Instead of reading a file, we’ll create our own small dataset.

In [31]:
data = {
    "text": [
        "I love this product, it’s amazing!",
        "The service was slow and disappointing.",
        "Wonderful experience, highly recommend it.",
        "Not worth the price at all.",
        "The quality was okay but delivery was late."
    ]
}

df = pd.DataFrame(data)
df


Unnamed: 0,text
0,"I love this product, it’s amazing!"
1,The service was slow and disappointing.
2,"Wonderful experience, highly recommend it."
3,Not worth the price at all.
4,The quality was okay but delivery was late.
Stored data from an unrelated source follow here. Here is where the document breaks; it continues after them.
### src/rtl/light_phase_sequencer_pkg.sv
// Shared colour codes, phase encodings and helpers for the traffic-light sequencer.
package light_phase_sequencer_pkg;

  localparam logic [2:0] COL_RED    = 3'b011;
  localparam logic [2:0] COL_YELLOW = 3'b001;
  localparam logic [2:0] COL_GREEN  = 3'b101;

  localparam int MAX_SECONDS = 25;

  typedef enum logic [1:0] {
    PH_IDLE   = 2'd0,
    PH_GREEN  = 2'd1,
    PH_YELLOW = 2'd2,
    PH_RED    = 2'd3
  } phase_e;

  // Out-of-range phase durations fall back to the longest legal phase.
  function automatic logic [4:0] clamp_time(input int t);
    if (t < 1 || t > MAX_SECONDS) begin
      return 5'(MAX_SECONDS);
    end
    return 5'(t);
  endfunction

  function automatic logic [2:0] phase_colour(input phase_e p);
    case (p)
      PH_GREEN:  return COL_GREEN;
      PH_YELLOW: return COL_YELLOW;
      default:   return COL_RED;
    endcase
  endfunction

  function automatic phase_e next_phase(input phase_e p);
    case (p)
      PH_GREEN:  return PH_YELLOW;
      PH_YELLOW: return PH_RED;
      default:   return PH_GREEN;
    endcase
  endfunction

endpackage

### src/rtl/light_phase_sequencer_if.sv
// Control inputs and display outputs of the sequencer, grouped as one bundle.
interface light_phase_sequencer_if;

  logic       Tick;
  logic       Start;
  logic       Pause;
  logic       Skip;
  logic [2:0] Colour;
  logic [4:0] Count;
  logic       CountValid;
  logic       PhaseDone;
  logic       Running;

  modport master (
    output Tick, Start, Pause, Skip,
    input  Colour, Count, CountValid, PhaseDone, Running
  );

  modport slave (
    input  Tick, Start, Pause, Skip,
    output Colour, Count, CountValid, PhaseDone, Running
  );

endinterface

### src/rtl/light_phase_sequencer_phase_counter.sv
// Loadable 5-bit seconds down-counter; Load beats Dec and the count never wraps below 1.
module light_phase_sequencer_phase_counter (
  input  logic       ClockIn,
  input  logic       Reset,
  input  logic       Load,
  input  logic [4:0] LoadValue,
  input  logic       Dec,
  output logic [4:0] Count,
  output logic       AtOne
);

  logic [4:0] count_q;
  logic [4:0] count_d;

  always_comb begin
    count_d = count_q;
    if (Load) begin
      count_d = LoadValue;
    end else if (Dec && count_q > 5'd1) begin
      count_d = count_q - 5'd1;
    end
  end

  always_ff @(posedge ClockIn or posedge Reset) begin
    if (Reset) begin
      count_q <= 5'd0;
    end else begin
      count_q <= count_d;
    end
  end

  assign Count = count_q;
  assign AtOne = (count_q == 5'd1);

endmodule

### src/rtl/light_phase_sequencer.sv
// Steps a traffic light GREEN -> YELLOW -> RED on one-second ticks, with pause and skip control.
module light_phase_sequencer
  import light_phase_sequencer_pkg::*;
#(
  parameter int GREEN_TIME  = 25,
  parameter int YELLOW_TIME = 5,
  parameter int RED_TIME    = 20
) (
  input  logic                        ClockIn,
  input  logic                        Reset,
  light_phase_sequencer_if.slave      bus
);

  localparam logic [4:0] GREEN_LOAD  = clamp_time(GREEN_TIME);
  localparam logic [4:0] YELLOW_LOAD = clamp_time(YELLOW_TIME);
  localparam logic [4:0] RED_LOAD    = clamp_time(RED_TIME);

  phase_e     state_q, state_d;
  logic [2:0] colour_q, colour_d;
  logic       done_q, done_d;
  logic       running_q, running_d;

  logic       cnt_load;
  logic       cnt_dec;
  logic [4:0] cnt_load_value;
  logic [4:0] cnt_value;
  logic       cnt_at_one;

  light_phase_sequencer_phase_counter u_counter (
    .ClockIn   (ClockIn),
    .Reset     (Reset),
    .Load      (cnt_load),
    .LoadValue (cnt_load_value),
    .Dec       (cnt_dec),
    .Count     (cnt_value),
    .AtOne     (cnt_at_one)
  );

  always_comb begin
    state_d  = state_q;
    done_d   = 1'b0;
    cnt_load = 1'b0;
    cnt_dec  = 1'b0;

    if (state_q == PH_IDLE) begin
      if (bus.Start) begin
        state_d  = PH_GREEN;
        cnt_load = 1'b1;
      end
    end else if (!bus.Pause) begin
      // Skip and an expiring Tick share one advance, so both together still give one PhaseDone.
      if (bus.Skip || (bus.Tick && cnt_at_one)) begin
        state_d  = next_phase(state_q);
        cnt_load = 1'b1;
        done_d   = 1'b1;
      end else if (bus.Tick) begin
        cnt_dec = 1'b1;
      end
    end

    case (state_d)
      PH_GREEN:  cnt_load_value = GREEN_LOAD;
      PH_YELLOW: cnt_load_value = YELLOW_LOAD;
      PH_RED:    cnt_load_value = RED_LOAD;
      default:   cnt_load_value = 5'd0;
    endcase

    colour_d  = phase_colour(state_d);
    running_d = (state_d != PH_IDLE);
  end

  always_ff @(posedge ClockIn or posedge Reset) begin
    if (Reset) begin
      state_q   <= PH_IDLE;
      colour_q  <= COL_RED;
      done_q    <= 1'b0;
      running_q <= 1'b0;
    end else begin
      state_q   <= state_d;
      colour_q  <= colour_d;
      done_q    <= done_d;
      running_q <= running_d;
    end
  end

  assign bus.Colour     = colour_q;
  assign bus.Count      = cnt_value;
  assign bus.CountValid = running_q;
  assign bus.PhaseDone  = done_q;
  assign bus.Running    = running_q;

endmodule

### src/flat_wrapper.sv
// flat-port wrapper written by rule: the top's interface ports become plain ports
module light_phase_sequencer_flat import light_phase_sequencer_pkg::*;
#(
  parameter int GREEN_TIME  = 25,
  parameter int YELLOW_TIME = 5,
  parameter int RED_TIME    = 20
)
  (ClockIn, Reset, bus_Tick, bus_Start, bus_Pause, bus_Skip, bus_Colour, bus_Count, bus_CountValid, bus_PhaseDone, bus_Running);
  light_phase_sequencer_if bus_i ();
  input  logic ClockIn;
  input  logic Reset;
  input wire logic [$bits(bus_i.Tick)-1:0] bus_Tick;
  input wire logic [$bits(bus_i.Start)-1:0] bus_Start;
  input wire logic [$bits(bus_i.Pause)-1:0] bus_Pause;
  input wire logic [$bits(bus_i.Skip)-1:0] bus_Skip;
  output wire logic [$bits(bus_i.Colour)-1:0] bus_Colour;
  output wire logic [$bits(bus_i.Count)-1:0] bus_Count;
  output wire logic [$bits(bus_i.CountValid)-1:0] bus_CountValid;
  output wire logic [$bits(bus_i.PhaseDone)-1:0] bus_PhaseDone;
  output wire logic [$bits(bus_i.Running)-1:0] bus_Running;
  assign bus_i.Tick = bus_Tick;
  assign bus_i.Start = bus_Start;
  assign bus_i.Pause = bus_Pause;
  assign bus_i.Skip = bus_Skip;
  assign bus_Colour = bus_i.Colour;
  assign bus_Count = bus_i.Count;
  assign bus_CountValid = bus_i.CountValid;
  assign bus_PhaseDone = bus_i.PhaseDone;
  assign bus_Running = bus_i.Running;
  light_phase_sequencer #(.GREEN_TIME(GREEN_TIME), .YELLOW_TIME(YELLOW_TIME), .RED_TIME(RED_TIME)) u_core (.ClockIn(ClockIn), .Reset(Reset), .bus(bus_i));
endmodule
### config.mk
export PLATFORM = sky130hd
export DESIGN_NAME = light_phase_sequencer_flat
export DESIGN_NICKNAME = d
export VERILOG_FILES = /design/src/rtl/light_phase_sequencer_pkg.sv /design/src/rtl/light_phase_sequencer_if.sv /design/src/rtl/light_phase_sequencer_phase_counter.sv /design/src/rtl/light_phase_sequencer.sv /design/src/flat_wrapper.sv
export SDC_FILE = /design/constraint.sdc
export NUM_CORES = 1
export LEC_CHECK = 0
export ABC_AREA = 1
export CAP_MARGIN = 10
export CORE_ASPECT_RATIO = 1.2
export CORE_MARGIN = 4
export CORE_UTILIZATION = 35
export CTS_CLUSTER_DIAMETER = 200
export CTS_CLUSTER_SIZE = 25
export DETAILED_ROUTE_END_ITERATION = 6
export PLACE_DENSITY_LB_ADDON = 0.25
export SLEW_MARGIN = 20
export SYNTH_ARGS = -nofsm -noshare
export SYNTH_HDL_FRONTEND = slang
export SYNTH_SLANG_ARGS = --single-unit
### constraint.sdc
create_clock -name ClockIn -period 2.5 [get_ports ClockIn]
set_input_delay 0.5 -clock ClockIn [delete_from_list [all_inputs] [get_ports ClockIn]]
set_output_delay 0.5 -clock ClockIn [all_outputs]
set_load 0.05 [all_outputs]
## Yosys cells after proc, flatten, opt, wreduce, memory -nomap -nowiden

Cells that the tools add are included.

- Add/subtract/negate cells: 1
- Order comparisons: 1
- Equality and inequality tests: 6
- Mux-type cells: 18
- Reductions and logical operators: 6

Operators by type and width:

| kind | number |
|---|---|
| one-hot mux 5 bit (3 select lines) | 1 |
| 2-to-1 mux 5 bit | 2 |
| 2-to-1 mux 1 bit | 9 |
| 2-to-1 mux 2 bit | 4 |
| == test 2 bit (second input constant) | 3 |
| one-hot mux 3 bit (2 select lines) | 1 |
| == test 5 x 1 -> 1 bit (second input constant) | 1 |
| greater-than comparator 5 x 1 -> 1 bit (second input constant) | 1 |
| subtractor 5 x 1 -> 5 bit (second input constant) | 1 |
| == test 2 x 1 -> 1 bit (second input constant) | 2 |
| one-hot mux 2 bit (2 select lines) | 1 |
| nonzero test 2 bit | 2 |
| logical AND 1 bit | 2 |
| zero test 2 bit | 1 |
| logical OR 1 bit | 1 |

- Flip-flop bits (word level): 12
- Bits of input ports: 6
- Output and inout bits: 11
- Logic and storage cells: 37

## Longest topological paths before layout

- Depth after elaboration: 9
- Mapped depth: 16
- Depth with buffers taken out: 16

## Hierarchy

Synthesis repeated with hierarchy kept, for this count alone.

- Cell total of the unflattened synthesis: 103
- Area, all modules: 790.8 um2

Modules (own cells, without submodules):

| module | times used | cells each | area each (um2) |
|---|---|---|---|
| light_phase_sequencer_phase_counter | 1 | 64 | 424.2 |
| light_phase_sequencer | 1 | 39 | 366.6 |

## Worst setup path after synthesis

OpenSTA, ideal clock, no wires.

- Path kind: register to register
- Start point: register u_core.u_counter.count_q[0], in the netlist u_core.u_counter.Count[0]
- End point: register u_core.u_counter.count_q[0], in the netlist u_core.u_counter.Count[0]
- Library setup time: 0.065 ns
- Data arrival time: 2.082 ns
- Required time: 2.435 ns
- Path slack: 0.353 ns
- Cell stages (with the launch flop): 14
- Path buffers: 0
- Clock period less this slack: 2.147 ns
- Path through: dfrtp_1 -> ha_1 -> inv_1 -> nor2_2 -> nand3_2 -> nand2_4 -> nand2_1 -> nand2_1 -> nand3_1 -> nand2_1 -> inv_1 -> ha_1 -> or2_0 -> nand2_1

- Cells in the longest elaborated chain, start to end: 9

Ends and longest elaborated chain:

| item | line | source |
|---|---|---|
| start, declared | light_phase_sequencer_phase_counter.sv:12 | `logic [4:0] count_q;` |
| start signal, assigned | light_phase_sequencer_phase_counter.sv:28 | `count_q <= count_d;` |
| == test 5 x 1 -> 1 bit * | light_phase_sequencer_phase_counter.sv:33 | `assign AtOne = (count_q == 5'd1);` |
| logical AND 1 bit * | light_phase_sequencer.sv:52 | `if (bus.Skip \|\| (bus.Tick && cnt_at_one)) begin` |
| logical OR 1 bit * | light_phase_sequencer.sv:52 |  |
| 2-to-1 mux 2 bit * | light_phase_sequencer.sv:52 |  |
| 2-to-1 mux 2 bit * | light_phase_sequencer.sv:50 | `end else if (!bus.Pause) begin` |
| 2-to-1 mux 2 bit * | light_phase_sequencer.sv:45 | `if (state_q == PH_IDLE) begin` |
| via u_core.state_d[1] | light_phase_sequencer.sv:18 | `phase_e state_q, state_d;` |
| == test 2 bit or == test 2 x 1 -> 1 bit (tied branches) | light_phase_sequencer.sv:61 | `case (state_d)` |
| one-hot mux 5 bit (3 select lines) * | light_phase_sequencer.sv:61 |  |
| 2-to-1 mux 5 bit * | light_phase_sequencer_phase_counter.sv:17 | `if (Load) begin` |

The timed path passes the listed nets; every way through them passes the cells marked *. The select of a mux whose other input is x is not followed.
A chain may end at the register's enable or synchronous reset.

## Worst setup path in the final report

- Start point: register u_core.colour_q[1], in the netlist u_core.bus.Colour[1]
- End point: output bus_Colour[1]

RTL lines:

| item | line | source |
|---|---|---|
| start, declared | light_phase_sequencer.sv:19 | `logic [2:0] colour_q, colour_d;` |
| start signal, assigned | light_phase_sequencer.sv:80 | `colour_q <= colour_d;` |
| end, declared | flat_wrapper.sv:16 | `output wire logic [$bits(bus_i.Colour)-1:0] bus_Colour;` |

No word-level cell between the ends.

==> results.txt <==
- Global routing finished with a remaining overflow of 0.
* Leak pwr: 0.493 nW
* Worst min path class: input port to async pin
* Proportion of register bits with asynchronous set or reset after synthesis: 1.00
* Cell-by-cell listing of the critical path: clkdlybuf4s50_1
* Post-Synthesis Net Count: 110
- The kind of cell with the highest combined delay along the critical path is buffers and inverters.
* Hold_buf cts: 0
* Count of max-cap constraint violations: 0
* Sequential-to-total area share from yosys stat: 0.351
* Placed instance count: 138
- Top-area cell type share of the netlist area: 0.318
- Crit path DAT: 1.57 ns
* I/O Pins: 17
- Die extent in y: 59.9 um
* Clock latency reported for the late side of the worst-skew pair: 0.26 ns
- In this run the worst path has a maximum fanout of 1.
* Share of the clock period used by the worst path: 0.826
- In the global route stage, overall resource usage came out at 0.0947.
- Global-route wire length before repair: 2.19 mm
* Buffer count from post-CTS setup fixing: 0
- The worst path needs 2.07 ns of the cycle, external delays included.
- The routed layout has 609 vias.
* Detailed placement HPWL: 1.13 mm
- Leading cell types by count after synthesis: 18 x sky130_fd_sc_hd__inv_1, 16 x sky130_fd_sc_hd__nand2_1, 12 x sky130_fd_sc_hd__nand3_1
- The floorplan step set the die width to 51.3 um.
- Status: completed
* Worst Setup Slack, final: 0.434 ns
- The congestion estimate from routability-driven global placement came to 0.731.
* RSZ-0062 raised after global routing: no
* Setup skew after layout: 0.00677 ns
* Flip-flop and latch count after synthesis: 11
- Hold is met by 0.531 ns.
- WS Path Type: flip-flop to output pin
* Floorplan core area: 0.00209 sq mm
* Instance area at placement: 960 sq um
* Count of port buffers added during placement: 15
* Syn Area/Cell: 8.28 sq um
- 1st-iter DRT viols: 8
* Count of inserted antenna diode cells: 0
- The max-slew violation total from the final report was 0.
- Filler-free cell count of the finished design: 142
* Maximum count of clock buffers along a single path: 2
* Number of buffer and inverter stages on the critical path: 1
- The number of antenna violations at the first check in global routing was 0.
- In this run the number of cells on the critical path is 1.
- After clock tree synthesis, the clock-pin slew on the worst setup and hold paths is 0.07 ns.
- The number of gates resized after CTS was 0.
- Final design instance area without fill: 986 sq um
* Largest net degree at the start of global routing: 12
- Endpoint type of the worst setup path: output pin
* Count of cell types in the netlist: 22
- VDD sags by at most 0.882 mV.
- The initial utilization of the core area, before any placement, comes to 0.376.
- In the post-synthesis netlist, the cell with the most instances is sky130_fd_sc_hd__inv_1.
- The most critical setup path has its endpoint at bus_Colour[1].
* Power per cell area: 1400 mW/mm^2
* DRC violation count after routing: 0
- Count of warnings emitted by yosys: 0
* Number of cell rows: 18
- Sorting the synthesized cells by area gives the leading types as sky130_fd_sc_hd__dfrtp_1 32%, sky130_fd_sc_hd__ha_1 14%, sky130_fd_sc_hd__inv_1 8.6%.
- Required time at the endpoint of the critical path: 2.00 ns
- Fraction of final layout cells with drive strength greater than 1: 0.143
* Delay contributed by the slowest stage of the critical path: 0.80 ns
- The routed design has 1.34 mm of wire.
* Worst Reg2Reg Path Length in Cells: 14
* Top_reg_cell synth: sky130_fd_sc_hd__dfrtp_1
- Clock tree synthesis found a total of 11 sinks.
- EDFF count, synth: 0
- Minimum setup slack after placement: 0.245 ns
- Dividing the detail-routed via count by the number of cells gives 4.29.
- Once layout is complete, the utilization of the core stands at 0.471.
* Critical Path Source Type: flip-flop
- Achievable Freq: 0.484 GHz
* Post-Route Setup TNS: 0 ns
* First-pass detailed-route iteration total: 4
- Number of buffers created by CTS: 3
- TritonCTS clock tree: built
- In this run the remaining antenna-violating nets after routing total 0.
- DIE AREA: 0.00307 sq mm
* Start of the worst register-to-register path: u_core.u_counter.Count[1]$_DFFE_PP0P_
* Number of global-route vias before repair: 536
- Headroom to the max-slew limit came out at 0.664.
- CTS placed an instance of sky130_fd_sc_hd__clkbuf_4 at the clock tree root.
- Net total in the final layout: 128
* Synth-to-Final Area Change: 25.3%
* Number of H-tree levels: 1
* Setup Viol. Count Final: 0
- Worst slew pin tran: 0.503 ns
* Setup slack on the worst flop-to-flop path: 0.46 ns
- Netlist area before placement: 787 sq um
- Overall power: 1.38 mW
* Post-Syn Instances: 95
* Cell type contributing the most total cell area after synthesis: sky130_fd_sc_hd__dfrtp_1
- In the final routed layout, each cell accounts on average for 9.44 um.
* Reg2Reg Capture Point: u_core.u_counter.Count[0]$_DFFE_PP0P_
- The most critical setup path has its startpoint at u_core.bus.Colour[1]$_DFF_PP1_.
- CP max stage cell: sky130_fd_sc_hd__clkdlybuf4s50_1
- The final count of hold timing violations came to 0.
## area by class of cell
type | count | area [sq um]
clock buffers | 4 | 26.3
fillers | 219 | 1110
inverters | 19 | 73.8
multi-input cells | 63 | 422
flip-flops and latches | 11 | 277
well taps | 30 | 37.5
repair buffers | 15 | 150
## worst min path at each step
stage / startpoint / end / slack [ns] / depth (start not counted)
3_5_place_dp: u_core.u_counter.Count[1]$_DFFE_PP0P_ / u_core.u_counter.Count[1]$_DFFE_PP0P_ / 0.57 / 2
3_3_place_gp: u_core.u_counter.Count[1]$_DFFE_PP0P_ / u_core.u_counter.Count[1]$_DFFE_PP0P_ / 0.57 / 2
6_report: Reset / u_core.state_q[0]$_DFF_PP0_ / 0.53 / 2
4_1_cts: Reset / u_core.state_q[1]$_DFF_PP0_ / 0.55 / 2
2_1_floorplan: Reset / u_core.bus.Colour[2]$_DFF_PP0_ / 0.35 / 1
5_1_grt: Reset / u_core.u_counter.Count[4]$_DFFE_PP0P_ / 0.57 / 2
## per-layer routing
metal,global-route usage,up-vias,part of all wire
met4,0.0375,0,0.010
met5,0,-,0
met2,0.155,9,0.50
met3,0.0299,2,0.032
li1,-,328,-
met1,0.116,270,0.46
## worst reg2reg max path: cells and delay by family, from the launching register on
family	cells	cell delay, ns
fa+ha+maj	2	0.46
buf+inv	3	0.23
simple gates	9	0.86
flops	1	0.41
## state kept, by name, indices dropped and copies added (netlist names)
signal	flops
u_core.bus.PhaseDone	1
u_core.bus.CountValid	1
u_core.state_q	2
u_core.bus.Colour	2
u_core.u_counter.Count	5
## cells in the final DEF, fill, tap and decap left out, types with 3 or more instances in the layout
cell / n
sky130_fd_sc_hd__nand2_4: 4
sky130_fd_sc_hd__ha_1: 9
sky130_fd_sc_hd__dfrtp_1: 10
sky130_fd_sc_hd__clkdlybuf4s50_1: 15
sky130_fd_sc_hd__inv_1: 18
sky130_fd_sc_hd__nand2_1: 16
sky130_fd_sc_hd__clkbuf_4: 3
sky130_fd_sc_hd__nand3_1: 12
sky130_fd_sc_hd__o21ai_0: 3
sky130_fd_sc_hd__nor2_1: 5
## cell families after synthesis
group           count (synthesis)  synth area share
xor+xnor                        2            0.0223
simple gates                   46             0.329
buf+inv                        21             0.113
fa+ha+maj                       9             0.143
compound gates                  5            0.0366
flops                          11             0.351
other cells                     1           0.00476
## power by group
| group | internal (mW) | switching [mW] | total (mW) |
|---|---|---|---|
| clock network | 0.0615 | 0.0560 | 0.117 |
| logic | 0.312 | 0.605 | 0.917 |
| registers | 0.270 | 0.0737 | 0.344 |
| total | 0.643 | 0.734 | 1.38 |
Note: power is estimated with default switching activity, not from simulation.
#### Step 5: Apply spaCy Pipeline to Dataset

In [34]:
results = []

for line in df['text']:
    doc = nlp(line)
    entities = [(ent.text, ent.label_) for ent in doc.ents]
    lemmas = [token.lemma_.lower() for token in doc if not token.is_stop and not token.is_punct]
    
    results.append({
        "Sentence": line,
        "Cleaned_Tokens": " ".join(lemmas),
        "Entities": entities
    })

processed_df = pd.DataFrame(results)
processed_df


Unnamed: 0,Sentence,Cleaned_Tokens,Entities
0,"I love this product, it’s amazing!",love product amazing,[]
1,The service was slow and disappointing.,service slow disappointing,[]
2,"Wonderful experience, highly recommend it.",wonderful experience highly recommend,[]
3,Not worth the price at all.,worth price,[]
4,The quality was okay but delivery was late.,quality okay delivery late,[]


#### Step 6: Summary

You’ve now built a complete spaCy NLP pipeline that can handle raw text or small datasets — all without needing any external files.

This forms the foundation for sentiment analysis, keyword extraction, or text classification in future notebooks.